**Work order:**
First find the line with "[layout by cell" in the entries below, then set down exactly every line through the line with "run 2: routing", that line included.

**Data provided:**

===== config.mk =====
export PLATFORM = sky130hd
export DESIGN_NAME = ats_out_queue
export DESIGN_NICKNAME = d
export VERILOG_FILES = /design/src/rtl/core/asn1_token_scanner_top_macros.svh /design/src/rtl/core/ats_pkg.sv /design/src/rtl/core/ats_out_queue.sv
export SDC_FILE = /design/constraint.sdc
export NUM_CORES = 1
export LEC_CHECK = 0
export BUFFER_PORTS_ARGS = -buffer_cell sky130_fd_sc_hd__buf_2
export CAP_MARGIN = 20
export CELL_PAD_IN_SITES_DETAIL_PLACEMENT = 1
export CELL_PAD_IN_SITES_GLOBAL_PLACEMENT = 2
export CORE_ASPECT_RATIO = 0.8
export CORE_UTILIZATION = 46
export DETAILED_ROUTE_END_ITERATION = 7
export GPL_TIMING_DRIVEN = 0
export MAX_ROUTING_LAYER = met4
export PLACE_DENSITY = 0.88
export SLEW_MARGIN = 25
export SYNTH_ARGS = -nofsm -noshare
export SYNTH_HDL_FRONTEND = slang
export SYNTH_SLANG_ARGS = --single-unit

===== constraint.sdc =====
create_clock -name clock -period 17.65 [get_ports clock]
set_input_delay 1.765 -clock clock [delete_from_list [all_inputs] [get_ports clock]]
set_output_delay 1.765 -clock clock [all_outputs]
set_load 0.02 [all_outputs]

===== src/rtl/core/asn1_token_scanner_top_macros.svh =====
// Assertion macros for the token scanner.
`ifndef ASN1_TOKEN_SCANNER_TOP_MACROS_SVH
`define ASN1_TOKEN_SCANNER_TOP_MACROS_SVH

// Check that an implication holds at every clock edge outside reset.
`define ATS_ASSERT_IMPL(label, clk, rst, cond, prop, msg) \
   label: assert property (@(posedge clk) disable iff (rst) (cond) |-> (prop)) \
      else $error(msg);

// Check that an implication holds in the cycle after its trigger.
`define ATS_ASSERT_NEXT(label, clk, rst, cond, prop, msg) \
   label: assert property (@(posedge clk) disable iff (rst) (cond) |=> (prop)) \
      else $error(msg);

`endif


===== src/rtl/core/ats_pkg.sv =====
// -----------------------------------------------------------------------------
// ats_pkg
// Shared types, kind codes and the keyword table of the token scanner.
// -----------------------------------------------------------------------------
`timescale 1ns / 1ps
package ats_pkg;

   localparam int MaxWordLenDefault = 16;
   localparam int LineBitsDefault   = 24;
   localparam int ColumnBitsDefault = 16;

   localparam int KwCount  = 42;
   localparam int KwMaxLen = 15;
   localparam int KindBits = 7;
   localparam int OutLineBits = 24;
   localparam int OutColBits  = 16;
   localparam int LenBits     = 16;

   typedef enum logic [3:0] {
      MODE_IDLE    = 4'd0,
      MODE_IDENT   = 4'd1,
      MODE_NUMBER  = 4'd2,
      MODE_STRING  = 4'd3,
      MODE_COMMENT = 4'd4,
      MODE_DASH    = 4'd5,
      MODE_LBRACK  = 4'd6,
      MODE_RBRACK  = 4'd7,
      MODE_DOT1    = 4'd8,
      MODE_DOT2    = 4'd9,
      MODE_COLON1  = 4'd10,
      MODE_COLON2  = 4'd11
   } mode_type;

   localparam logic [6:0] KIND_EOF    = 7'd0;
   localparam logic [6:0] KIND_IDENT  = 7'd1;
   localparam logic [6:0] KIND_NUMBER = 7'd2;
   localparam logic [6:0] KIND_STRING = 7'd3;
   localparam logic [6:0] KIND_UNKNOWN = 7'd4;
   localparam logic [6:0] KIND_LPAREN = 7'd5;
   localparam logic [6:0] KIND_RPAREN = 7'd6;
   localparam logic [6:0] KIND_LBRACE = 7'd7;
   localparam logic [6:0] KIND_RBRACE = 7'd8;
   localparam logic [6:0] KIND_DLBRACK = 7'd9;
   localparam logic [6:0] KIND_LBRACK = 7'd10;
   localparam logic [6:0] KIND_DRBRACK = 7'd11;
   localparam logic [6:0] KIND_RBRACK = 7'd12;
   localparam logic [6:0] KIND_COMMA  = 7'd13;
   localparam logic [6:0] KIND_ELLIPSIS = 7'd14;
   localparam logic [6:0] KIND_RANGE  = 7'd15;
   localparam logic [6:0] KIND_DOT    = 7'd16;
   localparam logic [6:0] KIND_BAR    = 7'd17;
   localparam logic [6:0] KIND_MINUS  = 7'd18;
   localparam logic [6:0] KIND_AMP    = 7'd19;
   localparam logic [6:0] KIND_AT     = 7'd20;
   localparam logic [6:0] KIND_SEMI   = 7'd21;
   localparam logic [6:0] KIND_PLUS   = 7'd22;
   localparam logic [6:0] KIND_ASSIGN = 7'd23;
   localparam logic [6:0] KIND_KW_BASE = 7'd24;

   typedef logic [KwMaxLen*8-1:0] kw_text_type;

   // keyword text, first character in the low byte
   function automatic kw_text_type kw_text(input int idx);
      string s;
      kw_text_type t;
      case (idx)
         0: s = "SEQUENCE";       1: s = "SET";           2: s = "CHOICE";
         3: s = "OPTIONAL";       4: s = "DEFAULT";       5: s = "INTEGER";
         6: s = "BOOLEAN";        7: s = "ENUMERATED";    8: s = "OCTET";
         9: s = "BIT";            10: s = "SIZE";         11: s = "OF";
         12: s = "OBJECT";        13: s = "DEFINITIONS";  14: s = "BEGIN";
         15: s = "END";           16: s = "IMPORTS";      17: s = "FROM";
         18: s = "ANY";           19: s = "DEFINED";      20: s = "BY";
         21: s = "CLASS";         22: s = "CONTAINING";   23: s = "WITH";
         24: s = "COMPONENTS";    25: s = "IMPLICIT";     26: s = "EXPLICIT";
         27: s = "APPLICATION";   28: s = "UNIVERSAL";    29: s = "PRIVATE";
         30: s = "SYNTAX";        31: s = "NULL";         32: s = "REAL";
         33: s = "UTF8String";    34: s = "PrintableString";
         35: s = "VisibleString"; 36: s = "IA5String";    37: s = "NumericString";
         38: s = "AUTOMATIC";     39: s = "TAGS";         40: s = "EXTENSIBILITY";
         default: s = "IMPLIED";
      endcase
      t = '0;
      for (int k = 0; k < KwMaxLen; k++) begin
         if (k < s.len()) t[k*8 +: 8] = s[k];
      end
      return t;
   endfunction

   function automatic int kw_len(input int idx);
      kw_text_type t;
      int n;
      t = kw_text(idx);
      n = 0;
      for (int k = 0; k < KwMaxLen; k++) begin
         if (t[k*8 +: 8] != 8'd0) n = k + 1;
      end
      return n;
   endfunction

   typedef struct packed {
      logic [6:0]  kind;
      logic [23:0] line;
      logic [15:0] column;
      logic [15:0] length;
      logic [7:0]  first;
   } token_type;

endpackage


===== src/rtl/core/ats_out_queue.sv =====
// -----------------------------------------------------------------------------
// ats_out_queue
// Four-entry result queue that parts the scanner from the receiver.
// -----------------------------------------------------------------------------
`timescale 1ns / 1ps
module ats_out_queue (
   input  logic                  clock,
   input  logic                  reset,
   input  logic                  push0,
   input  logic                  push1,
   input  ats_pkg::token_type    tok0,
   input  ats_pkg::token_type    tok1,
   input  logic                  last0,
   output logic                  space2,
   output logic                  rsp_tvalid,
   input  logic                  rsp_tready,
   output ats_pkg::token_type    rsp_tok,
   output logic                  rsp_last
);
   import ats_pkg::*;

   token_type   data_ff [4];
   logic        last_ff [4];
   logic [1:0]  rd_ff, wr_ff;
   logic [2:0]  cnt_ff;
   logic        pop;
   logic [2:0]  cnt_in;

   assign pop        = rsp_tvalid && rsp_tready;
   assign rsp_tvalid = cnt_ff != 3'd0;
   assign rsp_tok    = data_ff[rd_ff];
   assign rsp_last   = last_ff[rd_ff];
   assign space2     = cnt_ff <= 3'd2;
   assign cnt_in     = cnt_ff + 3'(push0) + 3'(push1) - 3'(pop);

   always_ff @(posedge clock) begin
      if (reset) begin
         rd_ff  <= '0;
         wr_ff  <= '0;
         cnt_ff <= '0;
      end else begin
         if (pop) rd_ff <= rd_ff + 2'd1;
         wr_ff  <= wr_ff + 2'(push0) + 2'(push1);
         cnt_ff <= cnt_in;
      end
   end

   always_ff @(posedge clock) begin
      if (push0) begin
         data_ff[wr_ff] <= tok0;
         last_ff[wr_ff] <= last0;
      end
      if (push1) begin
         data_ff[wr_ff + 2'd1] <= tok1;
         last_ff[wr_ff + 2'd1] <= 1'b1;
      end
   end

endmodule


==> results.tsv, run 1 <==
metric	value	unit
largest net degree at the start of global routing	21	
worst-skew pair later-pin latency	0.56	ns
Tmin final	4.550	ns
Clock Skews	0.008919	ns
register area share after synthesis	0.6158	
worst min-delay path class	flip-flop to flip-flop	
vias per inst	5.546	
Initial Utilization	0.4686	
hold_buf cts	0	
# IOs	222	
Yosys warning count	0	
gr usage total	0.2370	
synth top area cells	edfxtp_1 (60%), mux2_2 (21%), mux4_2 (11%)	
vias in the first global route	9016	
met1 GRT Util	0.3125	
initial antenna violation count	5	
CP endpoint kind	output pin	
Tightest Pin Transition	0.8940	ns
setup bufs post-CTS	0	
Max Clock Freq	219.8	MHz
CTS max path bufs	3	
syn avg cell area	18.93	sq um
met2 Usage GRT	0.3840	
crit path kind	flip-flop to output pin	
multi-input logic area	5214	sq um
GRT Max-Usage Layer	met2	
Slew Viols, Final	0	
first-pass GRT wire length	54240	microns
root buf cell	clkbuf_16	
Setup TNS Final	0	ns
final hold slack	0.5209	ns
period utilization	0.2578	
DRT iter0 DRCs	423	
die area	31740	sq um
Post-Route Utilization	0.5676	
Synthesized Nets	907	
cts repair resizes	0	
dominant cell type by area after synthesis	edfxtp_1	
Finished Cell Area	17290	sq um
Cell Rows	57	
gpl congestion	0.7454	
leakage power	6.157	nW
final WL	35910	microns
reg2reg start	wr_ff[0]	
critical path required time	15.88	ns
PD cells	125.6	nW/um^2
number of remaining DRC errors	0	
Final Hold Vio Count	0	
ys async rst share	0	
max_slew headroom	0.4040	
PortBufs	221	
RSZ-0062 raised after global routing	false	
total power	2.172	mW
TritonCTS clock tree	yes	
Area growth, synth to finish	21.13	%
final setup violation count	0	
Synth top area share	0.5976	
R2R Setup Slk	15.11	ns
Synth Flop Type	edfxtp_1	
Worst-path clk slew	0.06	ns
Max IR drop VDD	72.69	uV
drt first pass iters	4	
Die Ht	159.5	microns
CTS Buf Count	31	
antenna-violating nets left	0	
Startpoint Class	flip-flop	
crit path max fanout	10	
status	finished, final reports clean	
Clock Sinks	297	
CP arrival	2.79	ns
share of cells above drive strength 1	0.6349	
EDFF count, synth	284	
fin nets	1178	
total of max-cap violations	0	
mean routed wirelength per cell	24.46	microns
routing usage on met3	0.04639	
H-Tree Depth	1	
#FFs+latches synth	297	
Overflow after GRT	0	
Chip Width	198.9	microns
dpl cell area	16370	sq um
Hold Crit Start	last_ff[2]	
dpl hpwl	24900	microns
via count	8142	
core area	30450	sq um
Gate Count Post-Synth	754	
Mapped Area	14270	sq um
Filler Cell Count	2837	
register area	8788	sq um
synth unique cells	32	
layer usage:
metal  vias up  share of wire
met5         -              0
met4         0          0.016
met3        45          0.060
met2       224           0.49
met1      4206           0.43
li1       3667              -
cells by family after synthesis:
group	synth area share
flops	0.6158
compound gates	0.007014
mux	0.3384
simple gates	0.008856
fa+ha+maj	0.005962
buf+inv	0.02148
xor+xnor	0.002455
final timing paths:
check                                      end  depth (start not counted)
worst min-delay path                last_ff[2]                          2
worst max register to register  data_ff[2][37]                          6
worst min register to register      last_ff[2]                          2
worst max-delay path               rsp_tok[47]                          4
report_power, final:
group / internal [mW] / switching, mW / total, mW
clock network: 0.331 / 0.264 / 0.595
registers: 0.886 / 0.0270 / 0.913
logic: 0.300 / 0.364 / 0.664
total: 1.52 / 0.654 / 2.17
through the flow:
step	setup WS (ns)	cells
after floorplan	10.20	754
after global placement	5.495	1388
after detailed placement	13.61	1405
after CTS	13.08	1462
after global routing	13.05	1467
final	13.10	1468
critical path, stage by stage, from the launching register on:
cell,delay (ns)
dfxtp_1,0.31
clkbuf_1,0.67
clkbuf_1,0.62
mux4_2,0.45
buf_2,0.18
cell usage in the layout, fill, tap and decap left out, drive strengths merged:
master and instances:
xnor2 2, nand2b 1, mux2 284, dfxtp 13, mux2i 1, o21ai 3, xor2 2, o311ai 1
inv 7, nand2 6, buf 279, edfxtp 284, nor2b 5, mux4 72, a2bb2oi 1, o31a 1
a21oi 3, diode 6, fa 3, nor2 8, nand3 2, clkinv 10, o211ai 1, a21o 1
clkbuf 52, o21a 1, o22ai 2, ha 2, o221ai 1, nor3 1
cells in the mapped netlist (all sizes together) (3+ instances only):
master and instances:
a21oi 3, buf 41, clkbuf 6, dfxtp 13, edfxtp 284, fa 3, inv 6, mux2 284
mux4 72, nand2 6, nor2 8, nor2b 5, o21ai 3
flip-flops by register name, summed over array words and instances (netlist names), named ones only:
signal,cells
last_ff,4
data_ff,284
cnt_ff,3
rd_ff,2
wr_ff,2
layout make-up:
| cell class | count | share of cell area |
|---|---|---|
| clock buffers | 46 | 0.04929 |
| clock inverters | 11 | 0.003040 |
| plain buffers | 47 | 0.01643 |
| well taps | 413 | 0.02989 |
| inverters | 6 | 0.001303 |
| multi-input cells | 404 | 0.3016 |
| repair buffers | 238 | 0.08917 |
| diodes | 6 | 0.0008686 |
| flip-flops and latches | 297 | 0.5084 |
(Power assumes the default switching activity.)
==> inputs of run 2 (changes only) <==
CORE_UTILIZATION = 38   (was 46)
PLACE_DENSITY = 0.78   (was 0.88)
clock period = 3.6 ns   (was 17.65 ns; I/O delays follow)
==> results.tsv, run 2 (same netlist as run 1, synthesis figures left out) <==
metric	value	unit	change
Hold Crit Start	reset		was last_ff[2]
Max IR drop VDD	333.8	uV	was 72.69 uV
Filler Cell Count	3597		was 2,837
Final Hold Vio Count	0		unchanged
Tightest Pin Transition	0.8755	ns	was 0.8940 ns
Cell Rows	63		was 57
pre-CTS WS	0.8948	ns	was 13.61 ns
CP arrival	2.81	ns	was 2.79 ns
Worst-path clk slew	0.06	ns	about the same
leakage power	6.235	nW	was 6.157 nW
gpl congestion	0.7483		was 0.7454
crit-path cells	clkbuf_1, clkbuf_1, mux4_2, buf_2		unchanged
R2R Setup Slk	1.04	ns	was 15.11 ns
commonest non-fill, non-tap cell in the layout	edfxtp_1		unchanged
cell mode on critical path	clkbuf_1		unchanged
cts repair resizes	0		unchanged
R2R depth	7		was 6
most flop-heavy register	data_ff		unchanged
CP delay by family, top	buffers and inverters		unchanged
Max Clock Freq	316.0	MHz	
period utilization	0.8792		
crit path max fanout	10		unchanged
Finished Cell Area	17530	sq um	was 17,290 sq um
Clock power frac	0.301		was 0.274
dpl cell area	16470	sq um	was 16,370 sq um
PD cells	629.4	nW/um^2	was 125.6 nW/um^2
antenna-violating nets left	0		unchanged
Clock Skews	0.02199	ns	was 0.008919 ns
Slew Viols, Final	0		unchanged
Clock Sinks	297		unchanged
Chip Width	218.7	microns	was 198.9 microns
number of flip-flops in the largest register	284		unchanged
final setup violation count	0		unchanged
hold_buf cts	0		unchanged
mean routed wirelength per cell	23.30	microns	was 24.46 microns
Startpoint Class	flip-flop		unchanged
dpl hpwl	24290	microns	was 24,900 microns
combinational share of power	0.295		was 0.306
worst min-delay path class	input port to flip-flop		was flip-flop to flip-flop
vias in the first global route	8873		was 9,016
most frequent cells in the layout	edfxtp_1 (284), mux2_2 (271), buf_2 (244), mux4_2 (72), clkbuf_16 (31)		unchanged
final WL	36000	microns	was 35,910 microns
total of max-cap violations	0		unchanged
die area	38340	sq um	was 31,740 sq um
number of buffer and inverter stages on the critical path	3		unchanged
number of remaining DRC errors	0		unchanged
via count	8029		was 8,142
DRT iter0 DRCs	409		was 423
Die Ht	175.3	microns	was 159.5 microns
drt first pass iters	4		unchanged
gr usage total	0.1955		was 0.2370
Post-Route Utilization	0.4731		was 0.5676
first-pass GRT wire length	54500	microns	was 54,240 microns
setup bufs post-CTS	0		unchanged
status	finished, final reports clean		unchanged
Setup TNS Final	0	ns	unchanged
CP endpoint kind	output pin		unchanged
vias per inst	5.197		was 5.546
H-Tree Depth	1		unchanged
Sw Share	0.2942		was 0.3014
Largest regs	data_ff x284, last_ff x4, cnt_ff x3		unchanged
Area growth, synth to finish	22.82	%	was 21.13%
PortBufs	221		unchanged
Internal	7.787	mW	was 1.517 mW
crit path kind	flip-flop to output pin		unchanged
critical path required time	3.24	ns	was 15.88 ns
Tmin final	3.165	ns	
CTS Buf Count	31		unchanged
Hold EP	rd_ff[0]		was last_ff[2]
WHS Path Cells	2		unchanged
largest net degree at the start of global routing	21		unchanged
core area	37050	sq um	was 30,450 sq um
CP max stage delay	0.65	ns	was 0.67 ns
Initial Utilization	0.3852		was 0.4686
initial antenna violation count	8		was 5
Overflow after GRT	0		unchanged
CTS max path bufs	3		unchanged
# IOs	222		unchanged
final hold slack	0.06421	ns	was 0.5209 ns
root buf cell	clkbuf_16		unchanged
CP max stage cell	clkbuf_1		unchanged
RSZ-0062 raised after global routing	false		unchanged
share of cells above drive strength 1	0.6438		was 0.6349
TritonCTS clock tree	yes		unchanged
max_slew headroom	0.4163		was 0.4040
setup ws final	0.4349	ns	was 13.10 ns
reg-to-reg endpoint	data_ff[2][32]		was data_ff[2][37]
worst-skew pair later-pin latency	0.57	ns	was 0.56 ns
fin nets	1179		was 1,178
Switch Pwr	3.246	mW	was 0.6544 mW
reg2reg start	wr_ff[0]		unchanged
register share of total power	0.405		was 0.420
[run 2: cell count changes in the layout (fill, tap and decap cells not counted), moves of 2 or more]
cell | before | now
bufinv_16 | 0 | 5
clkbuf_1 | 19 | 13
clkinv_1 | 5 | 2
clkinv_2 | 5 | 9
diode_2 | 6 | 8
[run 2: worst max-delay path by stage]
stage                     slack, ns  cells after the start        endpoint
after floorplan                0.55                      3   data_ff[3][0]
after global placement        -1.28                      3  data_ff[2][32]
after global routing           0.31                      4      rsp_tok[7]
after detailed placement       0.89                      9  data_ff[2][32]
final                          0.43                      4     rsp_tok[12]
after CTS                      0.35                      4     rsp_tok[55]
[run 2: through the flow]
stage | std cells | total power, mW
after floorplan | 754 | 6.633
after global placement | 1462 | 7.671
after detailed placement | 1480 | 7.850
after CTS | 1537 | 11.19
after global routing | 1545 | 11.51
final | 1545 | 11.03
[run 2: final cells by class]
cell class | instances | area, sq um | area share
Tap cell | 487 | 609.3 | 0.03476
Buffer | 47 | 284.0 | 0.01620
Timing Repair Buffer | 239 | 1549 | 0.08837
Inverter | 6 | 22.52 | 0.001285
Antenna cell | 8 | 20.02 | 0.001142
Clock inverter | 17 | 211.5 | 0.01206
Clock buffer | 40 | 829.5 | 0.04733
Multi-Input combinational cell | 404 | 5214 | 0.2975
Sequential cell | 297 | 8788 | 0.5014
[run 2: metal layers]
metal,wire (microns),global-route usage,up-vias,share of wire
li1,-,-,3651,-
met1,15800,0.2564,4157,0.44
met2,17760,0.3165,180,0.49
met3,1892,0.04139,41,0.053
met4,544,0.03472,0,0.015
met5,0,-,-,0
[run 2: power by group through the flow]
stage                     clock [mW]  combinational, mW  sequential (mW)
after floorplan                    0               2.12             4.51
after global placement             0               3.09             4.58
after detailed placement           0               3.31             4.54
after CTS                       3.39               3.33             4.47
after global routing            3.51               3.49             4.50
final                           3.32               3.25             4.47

...

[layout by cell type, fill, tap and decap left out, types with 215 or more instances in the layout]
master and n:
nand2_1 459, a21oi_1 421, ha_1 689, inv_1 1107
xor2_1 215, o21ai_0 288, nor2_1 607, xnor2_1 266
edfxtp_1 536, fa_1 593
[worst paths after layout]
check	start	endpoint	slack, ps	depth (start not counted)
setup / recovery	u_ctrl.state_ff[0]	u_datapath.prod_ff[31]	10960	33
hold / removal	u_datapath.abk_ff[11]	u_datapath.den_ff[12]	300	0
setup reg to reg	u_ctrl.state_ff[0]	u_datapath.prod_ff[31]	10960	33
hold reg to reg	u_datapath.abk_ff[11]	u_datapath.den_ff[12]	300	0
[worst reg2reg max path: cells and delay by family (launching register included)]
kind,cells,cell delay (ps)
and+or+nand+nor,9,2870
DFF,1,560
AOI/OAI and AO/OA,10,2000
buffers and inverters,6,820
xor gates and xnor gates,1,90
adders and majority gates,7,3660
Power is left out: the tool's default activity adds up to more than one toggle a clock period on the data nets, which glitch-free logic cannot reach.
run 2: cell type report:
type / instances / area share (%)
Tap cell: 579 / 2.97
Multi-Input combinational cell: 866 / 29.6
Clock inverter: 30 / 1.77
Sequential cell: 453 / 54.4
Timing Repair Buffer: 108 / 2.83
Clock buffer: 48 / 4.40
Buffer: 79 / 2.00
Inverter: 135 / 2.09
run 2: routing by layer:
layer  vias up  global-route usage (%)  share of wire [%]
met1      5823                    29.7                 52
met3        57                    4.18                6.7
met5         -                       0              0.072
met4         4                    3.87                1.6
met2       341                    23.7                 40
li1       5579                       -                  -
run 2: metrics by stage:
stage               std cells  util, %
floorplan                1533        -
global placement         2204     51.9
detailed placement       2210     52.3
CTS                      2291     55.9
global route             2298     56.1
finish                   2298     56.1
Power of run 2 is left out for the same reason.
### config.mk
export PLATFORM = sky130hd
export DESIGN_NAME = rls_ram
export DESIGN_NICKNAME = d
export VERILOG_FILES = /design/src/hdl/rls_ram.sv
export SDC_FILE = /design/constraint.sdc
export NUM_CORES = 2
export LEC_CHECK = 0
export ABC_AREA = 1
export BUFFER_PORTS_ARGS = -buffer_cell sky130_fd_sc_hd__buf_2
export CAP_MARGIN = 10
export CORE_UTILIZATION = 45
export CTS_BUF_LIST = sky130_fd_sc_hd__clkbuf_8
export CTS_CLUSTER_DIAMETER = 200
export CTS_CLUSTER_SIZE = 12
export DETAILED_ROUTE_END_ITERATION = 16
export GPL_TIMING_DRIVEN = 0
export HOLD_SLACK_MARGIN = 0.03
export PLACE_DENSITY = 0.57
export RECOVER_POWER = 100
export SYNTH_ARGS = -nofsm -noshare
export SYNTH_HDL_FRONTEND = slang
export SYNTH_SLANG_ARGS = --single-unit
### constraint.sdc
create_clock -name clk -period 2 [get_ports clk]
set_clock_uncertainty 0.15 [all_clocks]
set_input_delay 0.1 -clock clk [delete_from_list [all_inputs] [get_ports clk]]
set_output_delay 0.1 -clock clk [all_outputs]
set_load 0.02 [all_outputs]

...

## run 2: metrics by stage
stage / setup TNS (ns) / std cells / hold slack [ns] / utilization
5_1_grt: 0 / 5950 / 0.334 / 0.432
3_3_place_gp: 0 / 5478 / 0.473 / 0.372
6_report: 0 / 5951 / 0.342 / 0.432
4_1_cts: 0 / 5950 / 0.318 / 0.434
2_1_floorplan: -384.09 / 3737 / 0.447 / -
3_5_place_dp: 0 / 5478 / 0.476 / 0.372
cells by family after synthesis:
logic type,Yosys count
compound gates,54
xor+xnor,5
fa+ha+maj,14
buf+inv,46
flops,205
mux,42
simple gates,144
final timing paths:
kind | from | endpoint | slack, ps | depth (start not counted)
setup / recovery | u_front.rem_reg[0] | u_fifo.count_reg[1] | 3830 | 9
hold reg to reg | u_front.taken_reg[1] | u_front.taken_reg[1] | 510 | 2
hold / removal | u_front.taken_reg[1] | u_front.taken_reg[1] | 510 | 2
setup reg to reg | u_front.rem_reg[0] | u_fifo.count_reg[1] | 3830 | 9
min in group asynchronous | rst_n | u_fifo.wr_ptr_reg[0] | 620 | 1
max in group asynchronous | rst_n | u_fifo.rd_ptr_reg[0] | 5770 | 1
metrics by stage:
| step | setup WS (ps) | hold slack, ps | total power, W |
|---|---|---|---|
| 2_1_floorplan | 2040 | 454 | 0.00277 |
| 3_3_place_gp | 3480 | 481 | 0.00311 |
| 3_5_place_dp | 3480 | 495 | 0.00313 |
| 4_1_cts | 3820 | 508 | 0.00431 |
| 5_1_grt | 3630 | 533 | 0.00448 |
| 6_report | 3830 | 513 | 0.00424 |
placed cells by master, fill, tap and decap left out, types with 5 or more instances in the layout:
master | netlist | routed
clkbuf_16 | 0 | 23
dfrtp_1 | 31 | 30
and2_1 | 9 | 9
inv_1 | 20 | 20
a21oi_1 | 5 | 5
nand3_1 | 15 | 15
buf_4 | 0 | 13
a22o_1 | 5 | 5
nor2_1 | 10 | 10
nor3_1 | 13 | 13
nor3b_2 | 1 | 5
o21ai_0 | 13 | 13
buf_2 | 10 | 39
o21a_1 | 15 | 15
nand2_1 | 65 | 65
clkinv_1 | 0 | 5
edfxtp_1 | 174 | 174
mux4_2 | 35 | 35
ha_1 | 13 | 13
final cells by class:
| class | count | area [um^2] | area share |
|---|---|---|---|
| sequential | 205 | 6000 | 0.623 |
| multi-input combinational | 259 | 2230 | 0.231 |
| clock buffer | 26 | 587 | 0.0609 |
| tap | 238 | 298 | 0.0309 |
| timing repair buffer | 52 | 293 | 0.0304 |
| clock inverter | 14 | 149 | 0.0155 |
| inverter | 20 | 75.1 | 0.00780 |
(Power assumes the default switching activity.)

**Answer space:**
[layout by cell type, fill, tap and decap left out, types with 215 or more instances in the layout]
master and n:
nand2_1 459, a21oi_1 421, ha_1 689, inv_1 1107
xor2_1 215, o21ai_0 288, nor2_1 607, xnor2_1 266
edfxtp_1 536, fa_1 593
[worst paths after layout]
check	start	endpoint	slack, ps	depth (start not counted)
setup / recovery	u_ctrl.state_ff[0]	u_datapath.prod_ff[31]	10960	33
hold / removal	u_datapath.abk_ff[11]	u_datapath.den_ff[12]	300	0
setup reg to reg	u_ctrl.state_ff[0]	u_datapath.prod_ff[31]	10960	33
hold reg to reg	u_datapath.abk_ff[11]	u_datapath.den_ff[12]	300	0
[worst reg2reg max path: cells and delay by family (launching register included)]
kind,cells,cell delay (ps)
and+or+nand+nor,9,2870
DFF,1,560
AOI/OAI and AO/OA,10,2000
buffers and inverters,6,820
xor gates and xnor gates,1,90
adders and majority gates,7,3660
Power is left out: the tool's default activity adds up to more than one toggle a clock period on the data nets, which glitch-free logic cannot reach.
run 2: cell type report:
type / instances / area share (%)
Tap cell: 579 / 2.97
Multi-Input combinational cell: 866 / 29.6
Clock inverter: 30 / 1.77
Sequential cell: 453 / 54.4
Timing Repair Buffer: 108 / 2.83
Clock buffer: 48 / 4.40
Buffer: 79 / 2.00
Inverter: 135 / 2.09
run 2: routing by layer:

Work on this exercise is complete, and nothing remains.